Why I moved devin.vc to Cloudflare from Vercel

Vercel's deploy cap broke my CMS workflow. Cloudflare Pages fixed it and the performance numbers happened to get better too.

This site runs on Astro with Sanity as the CMS. Every content change in Sanity fires a webhook that triggers a redeploy. That's how static CMS-driven sites work: edit, rebuild, publish. When you're actively building a site out, that means a lot of deploys. New journal entries, schema changes, copy edits, image swaps, project updates. Some days I was pushing 30 or 40 content changes.

Vercel's free tier caps deploys at 100 per day. I hit that. Not from some stress test or bad automation loop, just from using my CMS normally. The deploy queue backed up, changes stopped going live, and I was refreshing the Vercel dashboard waiting for the daily counter to reset. For a static marketing site.

Cloudflare Pages has 500 builds per month on the free tier with no daily cap. That was the entire reason for the move. My CMS workflow needed uncapped deploys and Vercel's limits got in the way.

The migration was straightforward. Astro has a first-party Cloudflare adapter, so the build config was mostly plug-and-play. The actual work was environment variables (Cloudflare routes these through their Workers runtime, which is a different setup than Vercel), getting the wrangler.toml right, and pointing DNS over. I spent about an hour debugging nodejs_compat flags and Cloudflare's env bridging pattern. Nothing dramatic.

The performance improvements were a side effect I hadn't planned for. Before the migration, TTFB was around 120ms. After, it dropped to about 35ms. LCP improved by roughly 300ms. Lighthouse hit 100 across performance, accessibility, best practices, and SEO.

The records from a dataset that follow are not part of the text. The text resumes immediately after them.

`config.mk`:
```
export PLATFORM = sky130hd
export DESIGN_NAME = uart_rx
export DESIGN_NICKNAME = d
export VERILOG_FILES = /design/src/rtl/uart_pkg.sv /design/src/rtl/uart_rx_sync.sv /design/src/rtl/uart_rx.sv
export SDC_FILE = /design/constraint.sdc
export NUM_CORES = 1
export LEC_CHECK = 0
export ABC_AREA = 1
export BUFFER_PORTS_ARGS = -buffer_cell sky130_fd_sc_hd__buf_2
export CORE_UTILIZATION = 55
export CTS_BUF_LIST = sky130_fd_sc_hd__clkbuf_8
export CTS_CLUSTER_SIZE = 10
export DETAILED_ROUTE_END_ITERATION = 10
export PLACE_DENSITY = 0.81
export SLEW_MARGIN = 0
export SYNTH_ARGS = -nofsm -noshare
export SYNTH_HDL_FRONTEND = slang
export SYNTH_SLANG_ARGS = --single-unit
```
`constraint.sdc`:
```
create_clock -name clk -period 1.3 [get_ports clk]
set_input_delay 0.325 -clock clk [delete_from_list [all_inputs] [get_ports clk]]
set_output_delay 0.325 -clock clk [all_outputs]
set_load 0.01 [all_outputs]
```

The reason is pretty simple. Cloudflare runs 330+ edge locations in over 120 countries and serves static assets directly from whichever data center is closest to the visitor. No origin fetch for cached content. Vercel's edge runs on top of AWS, which adds an abstraction layer. For a static site where every page is a pre-built file, the fewer layers between the file and the browser, the faster it loads.

Does 85ms of TTFB matter for a personal site? Probably not at the individual visitor level. But Google's Core Web Vitals factor it into search ranking, and faster TTFB compounds into faster LCP and lower perceived load times. A Deloitte study found that even a 0.1-second improvement in site speed correlated with something like 8% higher conversions in retail. Different context, but the underlying principle applies. Faster pages hold attention better.

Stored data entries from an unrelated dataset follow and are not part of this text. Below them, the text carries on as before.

$ cat src/rtl/catch_round_ctrl_if.sv
// Player handshake and game-side signals for the catch round controller.
// master: the controller; slave: the players plus the game datapath.
interface catch_round_ctrl_if;
    logic       p1_valid;
    logic [1:0] p1_dir;
    logic       p1_ready;
    logic       p2_valid;
    logic [1:0] p2_dir;
    logic       p2_ready;
    logic [3:0] yon;
    logic       step;
    logic       game_rst;
    logic       durum;

    modport master (
        input  p1_valid, p1_dir, p2_valid, p2_dir, durum,
        output p1_ready, p2_ready, yon, step, game_rst
    );

    modport slave (
        output p1_valid, p1_dir, p2_valid, p2_dir, durum,
        input  p1_ready, p2_ready, yon, step, game_rst
    );
endinterface

$ cat src/rtl/catch_round_ctrl.sv
// Turn/round scheduler for the 4x4 two-player catch game: collects one direction per
// player per turn, steps the game, scores each round and declares the match winner.
module catch_round_ctrl #(
    parameter int unsigned TURN_TIMEOUT = 15,
    parameter int unsigned MAX_MOVES    = 12,
    parameter int unsigned N_ROUNDS     = 5
) (
    input  logic               clk_i,
    input  logic               rst_ni,
    input  logic               start_i,
    catch_round_ctrl_if.master bus,
    output logic               round_active_o,
    output logic [3:0]         score1_o,
    output logic [3:0]         score2_o,
    output logic [3:0]         round_no_o,
    output logic               done_o,
    output logic [1:0]         winner_o
);
    typedef enum logic [2:0] {
        StIdle, StCollect, StIssue, StCheck, StRoundEnd, StDone
    } state_e;

    state_e     state_q, state_d;
    logic [1:0] m1_q, m1_d, m2_q, m2_d;
    logic [1:0] last1_q, last1_d, last2_q, last2_d;
    logic       got1_q, got1_d, got2_q, got2_d;
    logic [7:0] tmo_q, tmo_d, moves_q, moves_d;
    logic [3:0] yon_q, yon_d;
    logic [3:0] score1_q, score1_d, score2_q, score2_d, round_q, round_d;
    logic       done_q, done_d, game_rst_q, game_rst_d;
    logic [1:0] winner_q, winner_d;

    logic       hs1, hs2, timeout, both_in, last_round;
    logic [1:0] m1_sel, m2_sel;
    logic [3:0] round_inc;

    assign bus.p1_ready = (state_q == StCollect) && !got1_q;
    assign bus.p2_ready = (state_q == StCollect) && !got2_q;
    assign bus.yon      = yon_q;
    assign bus.step     = (state_q == StIssue);
    assign bus.game_rst = game_rst_q;

    assign round_active_o = (state_q == StCollect) || (state_q == StIssue) ||
                            (state_q == StCheck);
    assign score1_o   = score1_q;
    assign score2_o   = score2_q;
    assign round_no_o = round_q;
    assign done_o     = done_q;
    assign winner_o   = winner_q;

    assign hs1        = bus.p1_valid && bus.p1_ready;
    assign hs2        = bus.p2_valid && bus.p2_ready;
    assign timeout    = (tmo_q == 8'(TURN_TIMEOUT - 1));
    assign both_in    = (got1_q || hs1) && (got2_q || hs2);
    assign round_inc  = round_q + 4'd1;
    assign last_round = (round_inc == 4'(N_ROUNDS));

    // A handshake landing on the timeout edge beats the last-direction fallback.
    assign m1_sel = got1_q ? m1_q : (hs1 ? bus.p1_dir : last1_q);
    assign m2_sel = got2_q ? m2_q : (hs2 ? bus.p2_dir : last2_q);

    always_comb begin
        state_d    = state_q;
        m1_d       = m1_q;
        m2_d       = m2_q;
        last1_d    = last1_q;
        last2_d    = last2_q;
        got1_d     = got1_q;
        got2_d     = got2_q;
        tmo_d      = tmo_q;
        moves_d    = moves_q;
        yon_d      = yon_q;
        score1_d   = score1_q;
        score2_d   = score2_q;
        round_d    = round_q;
        done_d     = done_q;
        winner_d   = winner_q;
        game_rst_d = 1'b0;

        unique case (state_q)
            StIdle, StDone: begin
                if (start_i) begin
                    score1_d   = '0;
                    score2_d   = '0;
                    round_d    = '0;
                    done_d     = 1'b0;
                    winner_d   = '0;
                    got1_d     = 1'b0;
                    got2_d     = 1'b0;
                    tmo_d      = '0;
                    moves_d    = '0;
                    game_rst_d = 1'b1;
                    state_d    = StCollect;
                end
            end
            StCollect: begin
                tmo_d = tmo_q + 8'd1;
                if (hs1) begin
                    got1_d = 1'b1;
                    m1_d   = bus.p1_dir;
                end
                if (hs2) begin
                    got2_d = 1'b1;
                    m2_d   = bus.p2_dir;
                end
                if (both_in || timeout) begin
                    m1_d    = m1_sel;
                    m2_d    = m2_sel;
                    yon_d   = {m1_sel, m2_sel};
                    state_d = StIssue;
                end
            end
            StIssue: begin
                last1_d = m1_q;
                last2_d = m2_q;
                moves_d = moves_q + 8'd1;
                state_d = StCheck;
            end
            StCheck: begin
                if (bus.durum) begin
                    score2_d = (score2_q == 4'hF) ? score2_q : score2_q + 4'd1;
                    state_d  = StRoundEnd;
                end else if (moves_q == 8'(MAX_MOVES)) begin
                    score1_d = (score1_q == 4'hF) ? score1_q : score1_q + 4'd1;
                    state_d  = StRoundEnd;
                end else begin
                    got1_d  = 1'b0;
                    got2_d  = 1'b0;
                    tmo_d   = '0;
                    state_d = StCollect;
                end
            end
            StRoundEnd: begin
                round_d = round_inc;
                moves_d = '0;
                if (last_round) begin
                    done_d   = 1'b1;
                    winner_d = (score1_q > score2_q) ? 2'b01 :
                               (score2_q > score1_q) ? 2'b10 : 2'b11;
                    state_d  = StDone;
                end else begin
                    got1_d     = 1'b0;
                    got2_d     = 1'b0;
                    tmo_d      = '0;
                    game_rst_d = 1'b1;
                    state_d    = StCollect;
                end
            end
            default: state_d = StIdle;
        endcase
    end

    always_ff @(posedge clk_i or negedge rst_ni) begin
        if (!rst_ni) begin
            state_q    <= StIdle;
            m1_q       <= '0;
            m2_q       <= '0;
            last1_q    <= '0;
            last2_q    <= '0;
            got1_q     <= 1'b0;
            got2_q     <= 1'b0;
            tmo_q      <= '0;
            moves_q    <= '0;
            yon_q      <= '0;
            score1_q   <= '0;
            score2_q   <= '0;
            round_q    <= '0;
            done_q     <= 1'b0;
            winner_q   <= '0;
            game_rst_q <= 1'b0;
        end else begin
            state_q    <= state_d;
            m1_q       <= m1_d;
            m2_q       <= m2_d;
            last1_q    <= last1_d;
            last2_q    <= last2_d;
            got1_q     <= got1_d;
            got2_q     <= got2_d;
            tmo_q      <= tmo_d;
            moves_q    <= moves_d;
            yon_q      <= yon_d;
            score1_q   <= score1_d;
            score2_q   <= score2_d;
            round_q    <= round_d;
            done_q     <= done_d;
            winner_q   <= winner_d;
            game_rst_q <= game_rst_d;
        end
    end
endmodule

The stack also got simpler after the move. Cloudflare's model is: static files on the edge, Workers if you need server logic. That's it. Vercel's abstractions around serverless functions, middleware, and edge runtime are powerful if you need them, but for a static site they're just cognitive overhead. After the migration, the architecture matched what the site actually does instead of accommodating features I'd never use.

Cost-wise, Cloudflare Pages is free with unlimited bandwidth and unlimited requests. Vercel's free tier works but has limits that start to pinch once your workflow gets active (as I found out with the deploy cap).

Vercel is still the right choice if you're building a Next.js app with ISR, API routes, and dynamic rendering. It's purpose-built for that. But for a static or mostly-static site where content deploys are frequent, Cloudflare Pages removes the constraints that matter most and the performance happens to be better too.